_PROBLEM_. Once the line containing "one per port" has been written out, stop; until then, restate each line of the entries below word for word from the first.

_GIVEN ENTRIES_.
===== src/dsp_serial_top.sv =====
// Added by the designer: the placing of the registers and the strobed register port.
`timescale 1ns/1ps
module dsp_serial_top (
    // Clock and reset
    input  wire logic                 core_clk,
    input  wire logic                 rst,
    // Register port
    input  wire dsp_pkg::dsp_bus_t    busReq,
    output logic [7:0]                rdData,
    // Rate sources, same clock
    input  wire logic                 timer1Ovf,
    input  wire logic                 timer2Ovf,
    // Line pins, one per port
    input  wire logic [1:0]           rxdIn,
    output dsp_pkg::dsp_pins_t [1:0]  pinOut
);
    import dsp_pkg::*;

    dsp_state_t s;
    dsp_state_t n;

    function automatic logic rateTick(dsp_mode_t m, logic useT2, logic dbl,
                                      logic t1, logic t2, logic half,
                                      logic [1:0] pre);
        if (m == MODE_FIX11) begin
            return dbl ? pre[0] : (pre == PRE_SLOW);
        end
        if (useT2) begin
            return t2;
        end
        return t1 & (dbl | half);
    endfunction

    always_comb begin
        dsp_port_t p;
        dsp_mode_t m;
        logic      txTick;
        logic      rxTick;
        logic      bitVal;
        logic      done;
        logic      accept;
        logic      ctlWr;
        logic      bufWr;
        logic [7:0] rxData;
        logic      rxNinth;
        logic [3:0] lastBit;
        p = '0;
        m = MODE_SHIFT;
        txTick = 1'b0;
        rxTick = 1'b0;
        bitVal = 1'b0;
        done = 1'b0;
        accept = 1'b0;
        ctlWr = 1'b0;
        bufWr = 1'b0;
        rxData = 8'h00;
        rxNinth = 1'b0;
        lastBit = 4'h0;
        n = s;
        n.phase = (s.phase == PHASE_LAST) ? 4'h0 : s.phase + 4'h1;
        n.pre = s.pre + 2'h1;
        if (timer1Ovf) begin
            n.t1Half = ~s.t1Half;
        end
        if (busReq.wr && busReq.addr == OFS_RATE) begin
            n.rate = busReq.wdata[4:0];
        end
        for (int i = 0; i < 2; i++) begin
            p = s.port[i];
            ctlWr = busReq.wr && busReq.addr == (i == 0 ? OFS_CTRL_A : OFS_CTRL_B);
            bufWr = busReq.wr && busReq.addr == (i == 0 ? OFS_BUF_A : OFS_BUF_B);
            m = dsp_mode_t'(s.port[i].ctrl[CTL_MODE_HI:CTL_MODE_LO]);
            txTick = rateTick(m, s.rate[i == 0 ? RATE_TX_T2A : RATE_TX_T2B],
                              s.rate[RATE_DOUBLE], timer1Ovf, timer2Ovf,
                              s.t1Half, s.pre);
            rxTick = rateTick(m, s.rate[i == 0 ? RATE_RX_T2A : RATE_RX_T2B],
                              s.rate[RATE_DOUBLE], timer1Ovf, timer2Ovf,
                              s.t1Half, s.pre);
            lastBit = (m == MODE_ASYNC10) ? LAST_BIT_10 : LAST_BIT_11;
            p.rxSync = {s.port[i].rxSync[0], rxdIn[i]};
            p.rxPrev = s.port[i].rxSync[1];
            if (ctlWr) begin
                p.ctrl = busReq.wdata;
            end

            // Transmitter, independent of receiver
            // start on buffer write
            if (bufWr) begin
                p.txBusy = 1'b1;
                p.txSub = 4'h0;
                p.txCnt = 4'h0;
                if (m == MODE_SHIFT) begin
                    p.txShift = {3'h7, busReq.wdata};
                end else begin
                    p.txShift = {1'b1,
                                 (m == MODE_ASYNC10) ? 1'b1 : s.port[i].ctrl[CTL_TX9],
                                 busReq.wdata, 1'b0};
                end
            end else if (s.port[i].txBusy) begin
                if (m == MODE_SHIFT) begin
                    // Low clock phase shown, so a rise will follow
                    if (s.phase < PHASE_RISE) begin
                        p.txSub = 4'h1;
                    end
                    // one bit per twelve cycles, never before a rise
                    if (s.phase == PHASE_LAST && s.port[i].txSub[0]) begin
                        p.txSub = 4'h0;
                        p.txShift = {1'b1, s.port[i].txShift[10:1]};
                        p.txCnt = s.port[i].txCnt + 4'h1;
                        if (s.port[i].txCnt == MODE0_LAST) begin
                            p.txBusy = 1'b0;
                            p.ctrl[CTL_TXF] = 1'b1;
                        end
                    end
                end else if (txTick) begin
                    p.txSub = s.port[i].txSub + 4'h1;
                    if (s.port[i].txSub == SUB_LAST) begin
                        p.txShift = {1'b1, s.port[i].txShift[10:1]};
                        p.txCnt = s.port[i].txCnt + 4'h1;
                        if (s.port[i].txCnt + 4'h1 == lastBit) begin
                            p.ctrl[CTL_TXF] = 1'b1;
                        end
                        if (s.port[i].txCnt == lastBit) begin
                            p.txBusy = 1'b0;
                        end
                    end
                end
            end

            // Receiver
            if (m == MODE_SHIFT) begin
                if (!s.port[i].rxBusy && s.port[i].ctrl[CTL_RXEN]
                    && !s.port[i].ctrl[CTL_RXF]) begin
                    p.rxBusy = 1'b1;
                    p.rxCnt = 4'h0;
                end else if (s.port[i].rxBusy && s.phase == PHASE_SAMPLE) begin
                    p.rxShift = {s.port[i].rxSync[1], s.port[i].rxShift[8:1]};
                    p.rxCnt = s.port[i].rxCnt + 4'h1;
                    if (s.port[i].rxCnt == MODE0_LAST) begin
                        p.rxBusy = 1'b0;
                        done = 1'b1;
                        rxData = p.rxShift[8:1];
                    end
                end
            end else if (!s.port[i].rxBusy) begin
                if (s.port[i].ctrl[CTL_RXEN] && s.port[i].rxPrev
                    && !s.port[i].rxSync[1]) begin
                    p.rxBusy = 1'b1;
                    p.rxSub = 4'h0;
                    p.rxCnt = 4'h0;
                end
            end else if (rxTick) begin
                p.rxSub = s.port[i].rxSub + 4'h1;
                if (s.port[i].rxSub == VOTE_A) begin
                    p.votes[0] = s.port[i].rxSync[1];
                end
                if (s.port[i].rxSub == VOTE_B) begin
                    p.votes[1] = s.port[i].rxSync[1];
                end
                if (s.port[i].rxSub == VOTE_DECIDE) begin
                    bitVal = (s.port[i].votes[0] & s.port[i].votes[1])
                           | (s.port[i].votes[0] & s.port[i].rxSync[1])
                           | (s.port[i].votes[1] & s.port[i].rxSync[1]);
                    if (s.port[i].rxCnt == 4'h0 && bitVal) begin
                        p.rxBusy = 1'b0;
                    end else if (s.port[i].rxCnt == lastBit) begin
                        p.rxBusy = 1'b0;
                        done = 1'b1;
                        if (m == MODE_ASYNC10) begin
                            rxData = s.port[i].rxShift[8:1];
                            rxNinth = bitVal;
                        end else begin
                            rxData = s.port[i].rxShift[7:0];
                            rxNinth = s.port[i].rxShift[8];
                        end
                    end else begin
                        if (s.port[i].rxCnt != 4'h0) begin
                            p.rxShift = {bitVal, s.port[i].rxShift[8:1]};
                        end
                        p.rxCnt = s.port[i].rxCnt + 4'h1;
                    end
                end
            end

            accept = done && !s.port[i].ctrl[CTL_RXF]
                     && (m == MODE_SHIFT || !s.port[i].ctrl[CTL_MP] || rxNinth);
            if (accept) begin
                p.rxHold = rxData;
                p.ctrl[CTL_RXF] = 1'b1;
                if (m != MODE_SHIFT) begin
                    p.ctrl[CTL_RX9] = rxNinth;
                end
            end

            // Pin drive, shift clock low in first half
            if (m == MODE_SHIFT) begin
                p.pins.txPin = ~((p.txBusy | p.rxBusy) && n.phase < PHASE_RISE);
                p.pins.rxOut = p.txShift[0];
                p.pins.rxDriveN = ~p.txBusy;
            end else begin
                p.pins.txPin = p.txBusy ? p.txShift[0] : 1'b1;
                p.pins.rxOut = 1'b1;
                p.pins.rxDriveN = 1'b1;
            end
            n.port[i] = p;
        end

        n.rdData = 8'h00;
        if (busReq.rd) begin
            unique case (busReq.addr)
                OFS_CTRL_A: n.rdData = s.port[0].ctrl;
                OFS_BUF_A:  n.rdData = s.port[0].rxHold;
                OFS_CTRL_B: n.rdData = s.port[1].ctrl;
                OFS_BUF_B:  n.rdData = s.port[1].rxHold;
                OFS_RATE:   n.rdData = {3'h0, s.rate};
                default:    n.rdData = 8'h00;
            endcase
        end
    end

    always_ff @(posedge core_clk) begin
        if (rst) begin
            s <= '0;
            s.port[0].ctrl <= CTRL_RST;
            s.port[1].ctrl <= CTRL_RST;
            s.port[0].rxSync <= 2'h3;
            s.port[1].rxSync <= 2'h3;
            s.port[0].rxPrev <= 1'b1;
            s.port[1].rxPrev <= 1'b1;
            s.port[0].pins <= 3'h7;
            s.port[1].pins <= 3'h7;
            s.rate <= RATE_RST;
        end else begin
            s <= n;
        end
    end

    assign rdData = s.rdData;
    generate
        for (genvar g = 0; g < 2; g++) begin : gPin
            assign pinOut[g] = s.port[g].pins;
        end
    endgenerate
endmodule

_ANSWER TO THIS TASK_.
===== src/dsp_serial_top.sv =====
// Added by the designer: the placing of the registers and the strobed register port.
`timescale 1ns/1ps
module dsp_serial_top (
    // Clock and reset
    input  wire logic                 core_clk,
    input  wire logic                 rst,
    // Register port
    input  wire dsp_pkg::dsp_bus_t    busReq,
    output logic [7:0]                rdData,
    // Rate sources, same clock
    input  wire logic                 timer1Ovf,
    input  wire logic                 timer2Ovf,
    // Line pins, one per port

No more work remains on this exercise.